Synthesis and characterization of semiconductor polymer doped with FeCl$_{3}$, I$_{2}$

The conductive polymer-based applications combine low cost, simple manufacturing procedure, flexibility and other properties. However, the low viscosity and solubility of these polymers make it difficult to produce layers by using industrial techniques. Among the most commonly used conjugated conductive organic polymers we can mention polyacetylene, polythiophene, polypyrrole, polyaniline, etc. In order to test them in further applications, new copolymers of thiophene and $p$-methoxybenzaldehyde were synthesized. The copolymers obtained will be characterized by several techniques (NMR, UV, CV, ATG, and electrical characterization). The study of the optical properties after doping is performed according to oxidation-reduction reactions by FeCl$_{3}$, I$_{2}$, in order to apprehend the redox behavior of this copolymer.
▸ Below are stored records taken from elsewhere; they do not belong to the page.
[config.mk]
export PLATFORM = sky130hd
export DESIGN_NAME = dominant_axis_motion_clamper
export DESIGN_NICKNAME = d
export VERILOG_FILES = /design/src/hdl/dmac_pkg.sv /design/src/hdl/dmac_div.sv /design/src/hdl/dominant_axis_motion_clamper.sv
export SDC_FILE = /design/constraint.sdc
export NUM_CORES = 2
export LEC_CHECK = 0
export BUFFER_PORTS_ARGS = -buffer_cell sky130_fd_sc_hd__buf_2
export CORE_MARGIN = 2
export CORE_UTILIZATION = 57
export DETAILED_ROUTE_END_ITERATION = 12
export GPL_ROUTABILITY_DRIVEN = 0
export PLACE_DENSITY = 0.76
export SETUP_SLACK_MARGIN = 0.1
export SYNTH_ARGS = -nofsm -noshare
export SYNTH_HDL_FRONTEND = slang
export SYNTH_SLANG_ARGS = --single-unit
export TNS_END_PERCENT = 50
[constraint.sdc]
create_clock -name aclk -period 5.5 [get_ports aclk]
set_clock_uncertainty 0.1 [all_clocks]
set_input_delay 0.275 -clock aclk [delete_from_list [all_inputs] [get_ports aclk]]
set_output_delay 0.275 -clock aclk [all_outputs]
set_load 0.02 [all_outputs]
[src/hdl/dmac_pkg.sv]
`default_nettype none

package dmac_pkg;

    localparam int MAX_WINDOW = 32;
    localparam int SLOT_W     = $clog2(MAX_WINDOW);
    localparam int CNT_W      = $clog2(MAX_WINDOW + 1);
    localparam int WIN_W      = 6;
    localparam int PCT_W      = 7;
    localparam int TMO_W      = 16;
    localparam int VAL_W      = 16;
    localparam int MAG_W      = 17;
    localparam int SUM_W      = 22;
    localparam int CFG_AW     = 2;
    localparam int CFG_DW     = 16;

    localparam int DIV_NW     = SUM_W + PCT_W;
    localparam int DIV_DW     = SUM_W + 1;
    localparam int DIV_CW     = $clog2(DIV_NW);

    typedef enum logic [1:0] {
        OP_X     = 2'd0,
        OP_Y     = 2'd1,
        OP_OTHER = 2'd2,
        OP_TICK  = 2'd3
    } op_t;

    localparam logic [1:0] LOCK_NONE = 2'd0;
    localparam logic [1:0] LOCK_X    = 2'd1;
    localparam logic [1:0] LOCK_Y    = 2'd2;

    localparam logic [CFG_AW-1:0] CFG_WINDOW     = 2'd0;
    localparam logic [CFG_AW-1:0] CFG_THRESHOLD  = 2'd1;
    localparam logic [CFG_AW-1:0] CFG_HYSTERESIS = 2'd2;
    localparam logic [CFG_AW-1:0] CFG_TIMEOUT    = 2'd3;

    localparam logic [WIN_W-1:0] WINDOW_RST     = 6'd24;
    localparam logic [PCT_W-1:0] THRESHOLD_RST  = 7'd35;
    localparam logic [PCT_W-1:0] HYSTERESIS_RST = 7'd5;
    localparam logic [TMO_W-1:0] TIMEOUT_RST    = 16'd100;

    function automatic logic [CNT_W-1:0] used_window(input logic [WIN_W-1:0] wl);
        logic [CNT_W-1:0] w;
        if (wl < WIN_W'(2)) begin
            w = CNT_W'(2);
        end else if (wl > WIN_W'(MAX_WINDOW)) begin
            w = CNT_W'(MAX_WINDOW);
        end else begin
            w = CNT_W'(wl);
        end
        return w;
    endfunction

    function automatic logic [MAG_W-1:0] abs_mag(input logic signed [VAL_W-1:0] v);
        logic [MAG_W-1:0] e;
        e = {v[VAL_W-1], v};
        return v[VAL_W-1] ? (MAG_W'(0) - e) : e;
    endfunction

endpackage

`default_nettype wire

[src/hdl/dmac_div.sv]
`default_nettype none

module dmac_div
    import dmac_pkg::*;
(
    input  wire logic              aclk,
    input  wire logic              aresetn,
    input  wire logic              start,
    input  wire logic [DIV_NW-1:0] dividend,
    input  wire logic [DIV_DW-1:0] divisor,
    output logic                   done,
    output logic      [DIV_NW-1:0] quotient
);

    logic              busy_reg;
    logic              done_reg;
    logic [DIV_CW-1:0] count_reg;
    logic [DIV_NW-1:0] quo_reg;
    logic [DIV_DW-1:0] rem_reg;
    logic [DIV_DW-1:0] dsr_reg;

    logic [DIV_DW:0]   trial;
    logic [DIV_DW:0]   diff;
    logic              fits;
    logic [DIV_DW-1:0] rem_next;

    assign trial    = {rem_reg, quo_reg[DIV_NW-1]};
    assign diff     = trial - {1'b0, dsr_reg};
    assign fits     = trial >= {1'b0, dsr_reg};
    assign rem_next = fits ? diff[DIV_DW-1:0] : trial[DIV_DW-1:0];

    always_ff @(posedge aclk) begin
        if (!aresetn) begin
            busy_reg  <= 1'b0;
            done_reg  <= 1'b0;
            count_reg <= '0;
        end else begin
            done_reg <= 1'b0;
            if (start) begin
                busy_reg  <= 1'b1;
                count_reg <= DIV_CW'(DIV_NW - 1);
            end else if (busy_reg) begin
                count_reg <= count_reg - DIV_CW'(1);
                if (count_reg == '0) begin
                    busy_reg <= 1'b0;
                    done_reg <= 1'b1;
                end
            end
        end
    end

    // shift one quotient bit per cycle
    always_ff @(posedge aclk) begin
        if (start) begin
            quo_reg <= dividend;
            rem_reg <= '0;
            dsr_reg <= divisor;
        end else if (busy_reg) begin
            quo_reg <= {quo_reg[DIV_NW-2:0], fits};
            rem_reg <= rem_next;
        end
    end

    assign done     = done_reg;
    assign quotient = quo_reg;

endmodule

`default_nettype wire

[src/hdl/dominant_axis_motion_clamper.sv]
`default_nettype none

// Channel   Handshake          Beat payload
// s_        s_valid/s_ready    s_opcode, s_motion_value, s_sync_in
// m_        m_valid/m_ready    m_event_kind, m_value_out, m_sync_out, m_lock_state
// cfg_      cfg_wr_en          cfg_addr, cfg_wr_data
//
// One beat at a time. A tick is handled when accepted and gives no output beat;
// an other event goes straight to the result step. A motion beat walks both
// rings over W entries (W = used window), then the bit-serial dividers: none if
// a ring holds under W/2 entries, one if both averages are zero, else two passes.
// Reset is synchronous; history valid bits clear at once. A held result stalls
// only the last step; the next beat is taken once the current one is finished.

module dominant_axis_motion_clamper
    import dmac_pkg::*;
(
    input  wire logic                    aclk,
    input  wire logic                    aresetn,

    input  wire logic                    s_valid,
    output logic                         s_ready,
    input  wire logic [1:0]              s_opcode,
    input  wire logic signed [VAL_W-1:0] s_motion_value,
    input  wire logic                    s_sync_in,

    output logic                         m_valid,
    input  wire logic                    m_ready,
    output logic [1:0]                   m_event_kind,
    output logic signed [VAL_W-1:0]      m_value_out,
    output logic                         m_sync_out,
    output logic [1:0]                   m_lock_state,

    input  wire logic                    cfg_wr_en,
    input  wire logic [CFG_AW-1:0]       cfg_addr,
    input  wire logic [CFG_DW-1:0]       cfg_wr_data
);

    typedef enum logic [2:0] {
        ST_IDLE,
        ST_SUM,
        ST_SUM_LAST,
        ST_CHECK,
        ST_DIV1,
        ST_DIV2,
        ST_DONE
    } state_t;

    state_t              state_reg;

    logic [WIN_W-1:0]    window_reg;
    logic [PCT_W-1:0]    thr_reg;
    logic [PCT_W-1:0]    hyst_reg;
    logic [TMO_W-1:0]    timeout_reg;

    logic [MAG_W-1:0]    x_ring [MAX_WINDOW];
    logic [MAG_W-1:0]    y_ring [MAX_WINDOW];
    logic [MAX_WINDOW-1:0] x_vld_reg;
    logic [MAX_WINDOW-1:0] y_vld_reg;
    logic [MAG_W-1:0]    x_rd_reg;
    logic [MAG_W-1:0]    y_rd_reg;
    logic                x_rd_ok_reg;
    logic                y_rd_ok_reg;
    logic                rd_live_reg;

    logic [SLOT_W-1:0]   x_slot_reg;
    logic [SLOT_W-1:0]   y_slot_reg;
    logic [CNT_W-1:0]    x_fill_reg;
    logic [CNT_W-1:0]    y_fill_reg;
    logic                lock_x_reg;
    logic                lock_y_reg;
    logic [TMO_W-1:0]    idle_reg;
    logic [CNT_W-1:0]    idx_reg;
    logic [SUM_W-1:0]    x_sum_reg;
    logic [SUM_W-1:0]    y_sum_reg;

    op_t                 op_reg;
    logic signed [VAL_W-1:0] value_reg;
    logic                sync_reg;
    logic                suppress_reg;

    logic                m_valid_reg;
    logic [1:0]          m_kind_reg;
    logic signed [VAL_W-1:0] m_value_reg;
    logic                m_sync_reg;
    logic [1:0]          m_lock_reg;

    logic [CNT_W-1:0]    w;
    logic [CNT_W-1:0]    half;
    logic                accept;
    op_t                 s_op;
    logic [MAG_W-1:0]    mag;
    logic [SLOT_W-1:0]   x_slot_eff;
    logic [SLOT_W-1:0]   y_slot_eff;
    logic [CNT_W-1:0]    x_slot_inc;
    logic [CNT_W-1:0]    y_slot_inc;
    logic [SLOT_W-1:0]   x_slot_next;
    logic [SLOT_W-1:0]   y_slot_next;
    logic [CNT_W-1:0]    x_fill_inc;
    logic [CNT_W-1:0]    y_fill_inc;
    logic [CNT_W-1:0]    x_fill_next;
    logic [CNT_W-1:0]    y_fill_next;
    logic [TMO_W-1:0]    idle_next;
    logic [MAG_W-1:0]    x_entry;
    logic [MAG_W-1:0]    y_entry;
    logic                fills_ok;

    logic                div_start;
    logic [DIV_NW-1:0]   dx_dividend;
    logic [DIV_NW-1:0]   dy_dividend;
    logic [DIV_DW-1:0]   dx_divisor;
    logic [DIV_DW-1:0]   dy_divisor;
    logic                dx_done;
    logic                dy_done;
    logic [DIV_NW-1:0]   qx;
    logic [DIV_NW-1:0]   qy;
    logic [SUM_W-1:0]    xa;
    logic [SUM_W-1:0]    ya;
    logic [DIV_DW-1:0]   total;
    logic [DIV_NW-1:0]   x_scaled;
    logic [DIV_NW-1:0]   y_scaled;
    logic [PCT_W-1:0]    xp;
    logic [PCT_W-1:0]    yp;
    logic                hyst_over;
    logic [PCT_W-1:0]    rel_level;
    logic                lock_x_next;
    logic                lock_y_next;

    assign s_op    = op_t'(s_opcode);
    assign s_ready = (state_reg == ST_IDLE);
    assign accept  = s_valid && s_ready;

    assign w    = used_window(window_reg);
    assign half = w >> 1;
    assign mag  = abs_mag(s_motion_value);

    assign x_slot_eff  = ({1'b0, x_slot_reg} >= w) ? '0 : x_slot_reg;
    assign y_slot_eff  = ({1'b0, y_slot_reg} >= w) ? '0 : y_slot_reg;
    assign x_slot_inc  = {1'b0, x_slot_eff} + CNT_W'(1);
    assign y_slot_inc  = {1'b0, y_slot_eff} + CNT_W'(1);
    assign x_slot_next = (x_slot_inc == w) ? '0 : x_slot_inc[SLOT_W-1:0];
    assign y_slot_next = (y_slot_inc == w) ? '0 : y_slot_inc[SLOT_W-1:0];
    assign x_fill_inc  = x_fill_reg + CNT_W'(1);
    assign y_fill_inc  = y_fill_reg + CNT_W'(1);
    assign x_fill_next = (x_fill_inc > w) ? w : x_fill_inc;
    assign y_fill_next = (y_fill_inc > w) ? w : y_fill_inc;
    assign idle_next   = (idle_reg == '1) ? idle_reg : idle_reg + TMO_W'(1);

    assign x_entry  = x_rd_ok_reg ? x_rd_reg : '0;
    assign y_entry  = y_rd_ok_reg ? y_rd_reg : '0;
    assign fills_ok = (x_fill_reg >= half) && (y_fill_reg >= half);

    assign xa       = qx[SUM_W-1:0];
    assign ya       = qy[SUM_W-1:0];
    assign total    = {1'b0, xa} + {1'b0, ya};
    assign x_scaled = DIV_NW'({xa, 6'b0}) + DIV_NW'({xa, 5'b0}) + DIV_NW'({xa, 2'b0});
    assign y_scaled = DIV_NW'({ya, 6'b0}) + DIV_NW'({ya, 5'b0}) + DIV_NW'({ya, 2'b0});
    assign xp       = qx[PCT_W-1:0];
    assign yp       = qy[PCT_W-1:0];

    assign div_start = ((state_reg == ST_CHECK) && fills_ok)
                    || ((state_reg == ST_DIV1) && dx_done && (total != '0));
    assign dx_dividend = (state_reg == ST_CHECK) ? DIV_NW'(x_sum_reg) : x_scaled;
    assign dy_dividend = (state_reg == ST_CHECK) ? DIV_NW'(y_sum_reg) : y_scaled;
    assign dx_divisor  = (state_reg == ST_CHECK) ? DIV_DW'(x_fill_reg) : total;
    assign dy_divisor  = (state_reg == ST_CHECK) ? DIV_DW'(y_fill_reg) : total;

    dmac_div u_div_x (
        .aclk     (aclk),
        .aresetn  (aresetn),
        .start    (div_start),
        .dividend (dx_dividend),
        .divisor  (dx_divisor),
        .done     (dx_done),
        .quotient (qx)
    );

    dmac_div u_div_y (
        .aclk     (aclk),
        .aresetn  (aresetn),
        .start    (div_start),
        .dividend (dy_dividend),
        .divisor  (dy_divisor),
        .done     (dy_done),
        .quotient (qy)
    );

    assign hyst_over = hyst_reg > thr_reg;
    assign rel_level = thr_reg - hyst_reg;

    always_comb begin
        lock_x_next = lock_x_reg;
        lock_y_next = lock_y_reg;
        if (!lock_x_reg && !lock_y_reg) begin
            if (xp >= thr_reg) begin
                lock_x_next = 1'b1;
            end else if (yp >= thr_reg) begin
                lock_y_next = 1'b1;
            end
        end else if (lock_x_reg) begin
            if (hyst_over || (xp < rel_level)) begin
                lock_x_next = 1'b0;
            end
        end else begin
            if (hyst_over || (yp < rel_level)) begin
                lock_y_next = 1'b0;
            end
        end
    end

    // history rings: one write at the slot, one registered read at the walk index
    always_ff @(posedge aclk) begin
        if (accept && (s_op == OP_X)) begin
            x_ring[x_slot_eff] <= mag;
        end
        if (accept && (s_op == OP_Y)) begin
            y_ring[y_slot_eff] <= mag;
        end
        x_rd_reg    <= x_ring[idx_reg[SLOT_W-1:0]];
        y_rd_reg    <= y_ring[idx_reg[SLOT_W-1:0]];
        x_rd_ok_reg <= x_vld_reg[idx_reg[SLOT_W-1:0]];
        y_rd_ok_reg <= y_vld_reg[idx_reg[SLOT_W-1:0]];
    end

    always_ff @(posedge aclk) begin
        if (!aresetn) begin
            window_reg  <= WINDOW_RST;
            thr_reg     <= THRESHOLD_RST;
            hyst_reg    <= HYSTERESIS_RST;
            timeout_reg <= TIMEOUT_RST;
        end else if (cfg_wr_en) begin
            unique case (cfg_addr)
                CFG_WINDOW:     window_reg  <= cfg_wr_data[WIN_W-1:0];
                CFG_THRESHOLD:  thr_reg     <= cfg_wr_data[PCT_W-1:0];
                CFG_HYSTERESIS: hyst_reg    <= cfg_wr_data[PCT_W-1:0];
                CFG_TIMEOUT:    timeout_reg <= cfg_wr_data[TMO_W-1:0];
                default:        window_reg  <= window_reg;
            endcase
        end
    end

    always_ff @(posedge aclk) begin
        if (!aresetn) begin
            state_reg    <= ST_IDLE;
            x_vld_reg    <= '0;
            y_vld_reg    <= '0;
            x_slot_reg   <= '0;
            y_slot_reg   <= '0;
            x_fill_reg   <= '0;
            y_fill_reg   <= '0;
            lock_x_reg   <= 1'b0;
            lock_y_reg   <= 1'b0;
            idle_reg     <= '0;
            idx_reg      <= '0;
            rd_live_reg  <= 1'b0;
            m_valid_reg  <= 1'b0;
            suppress_reg <= 1'b0;
        end else begin
            rd_live_reg <= (state_reg == ST_SUM);
            if (m_valid_reg && m_ready && (state_reg != ST_DONE)) begin
                m_valid_reg <= 1'b0;
            end
            unique case (state_reg)
                ST_IDLE: begin
                    if (accept) begin
                        op_reg       <= s_op;
                        value_reg    <= s_motion_value;
                        sync_reg     <= s_sync_in;
                        suppress_reg <= 1'b0;
                        idx_reg      <= '0;
                        x_sum_reg    <= '0;
                        y_sum_reg    <= '0;
                        if (s_op == OP_TICK) begin
                            idle_reg <= idle_next;
                            if (idle_next >= timeout_reg) begin
                                x_vld_reg  <= '0;
                                y_vld_reg  <= '0;
                                x_slot_reg <= '0;
                                y_slot_reg <= '0;
                                x_fill_reg <= '0;
                                y_fill_reg <= '0;
                                lock_x_reg <= 1'b0;
                                lock_y_reg <= 1'b0;
                            end
                        end else begin
                            idle_reg <= '0;
                            if (s_op == OP_X) begin
                                x_vld_reg[x_slot_eff] <= 1'b1;
                                x_slot_reg <= x_slot_next;
                                x_fill_reg <= x_fill_next;
                                state_reg  <= ST_SUM;
                            end else if (s_op == OP_Y) begin
                                y_vld_reg[y_slot_eff] <= 1'b1;
                                y_slot_reg <= y_slot_next;
                                y_fill_reg <= y_fill_next;
                                state_reg  <= ST_SUM;
                            end else begin
                                state_reg <= ST_DONE;
                            end
                        end
                    end
                end
                ST_SUM: begin
                    if (rd_live_reg) begin
                        x_sum_reg <= x_sum_reg + SUM_W'(x_entry);
                        y_sum_reg <= y_sum_reg + SUM_W'(y_entry);
                    end
                    idx_reg <= idx_reg + CNT_W'(1);
                    if (idx_reg == w - CNT_W'(1)) begin
                        state_reg <= ST_SUM_LAST;
                    end
                end
                ST_SUM_LAST: begin
                    x_sum_reg <= x_sum_reg + SUM_W'(x_entry);
                    y_sum_reg <= y_sum_reg + SUM_W'(y_entry);
                    state_reg <= ST_CHECK;
                end
                ST_CHECK: begin
                    state_reg <= fills_ok ? ST_DIV1 : ST_DONE;
                end
                ST_DIV1: begin
                    if (dx_done && dy_done) begin
                        state_reg <= (total != '0) ? ST_DIV2 : ST_DONE;
                    end
                end
                ST_DIV2: begin
                    if (dx_done && dy_done) begin
                        lock_x_reg   <= lock_x_next;
                        lock_y_reg   <= lock_y_next;
                        suppress_reg <= (lock_x_next && (op_reg == OP_Y))
                                     || (lock_y_next && (op_reg == OP_X));
                        state_reg    <= ST_DONE;
                    end
                end
                ST_DONE: begin
                    if (!m_valid_reg || m_ready) begin
                        m_valid_reg <= 1'b1;
                        m_kind_reg  <= op_reg;
                        m_value_reg <= suppress_reg ? '0 : value_reg;
                        m_sync_reg  <= suppress_reg ? 1'b0 : sync_reg;
                        m_lock_reg  <= lock_x_reg ? LOCK_X : (lock_y_reg ? LOCK_Y : LOCK_NONE);
                        state_reg   <= ST_IDLE;
                    end
                end
                default: begin
                    state_reg <= ST_IDLE;
                end
            endcase
        end
    end

    assign m_valid      = m_valid_reg;
    assign m_event_kind = m_kind_reg;
    assign m_value_out  = m_value_reg;
    assign m_sync_out   = m_sync_reg;
    assign m_lock_state = m_lock_reg;

endmodule

`default_nettype wire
The calculated value of energy gap Eg$^{\operatorname{CV}}$ of the studied polymers shows a decrease with the oxidation agent doping according to their oxidation potential, from 2.48 eV for the no doped copolymer passing by 2.22 eV for the copolymer doped with I$_{2}$ and up to 1.5 eV for the copolymer doped with FeCl$_{3}$. The decrease of the energy gap with the doping (FeCl$_{3}$ and I$_{2}$) corresponds to the increase of the conductivity with doping from 2.85 $\cdot$ 10$^{-5}$ S $\cdot$ m$^{-1}$ for no doped polymer to 7.86 $\cdot$ 10$^{-5}$ S $\cdot$ m$^{-1}$ for copolymer doped with I$_{2}$ and 1.55 $\cdot$ 10$^{-4}$ S $\cdot$ m$^{-1}$ for copolymer doped with FeCl$_{3}$.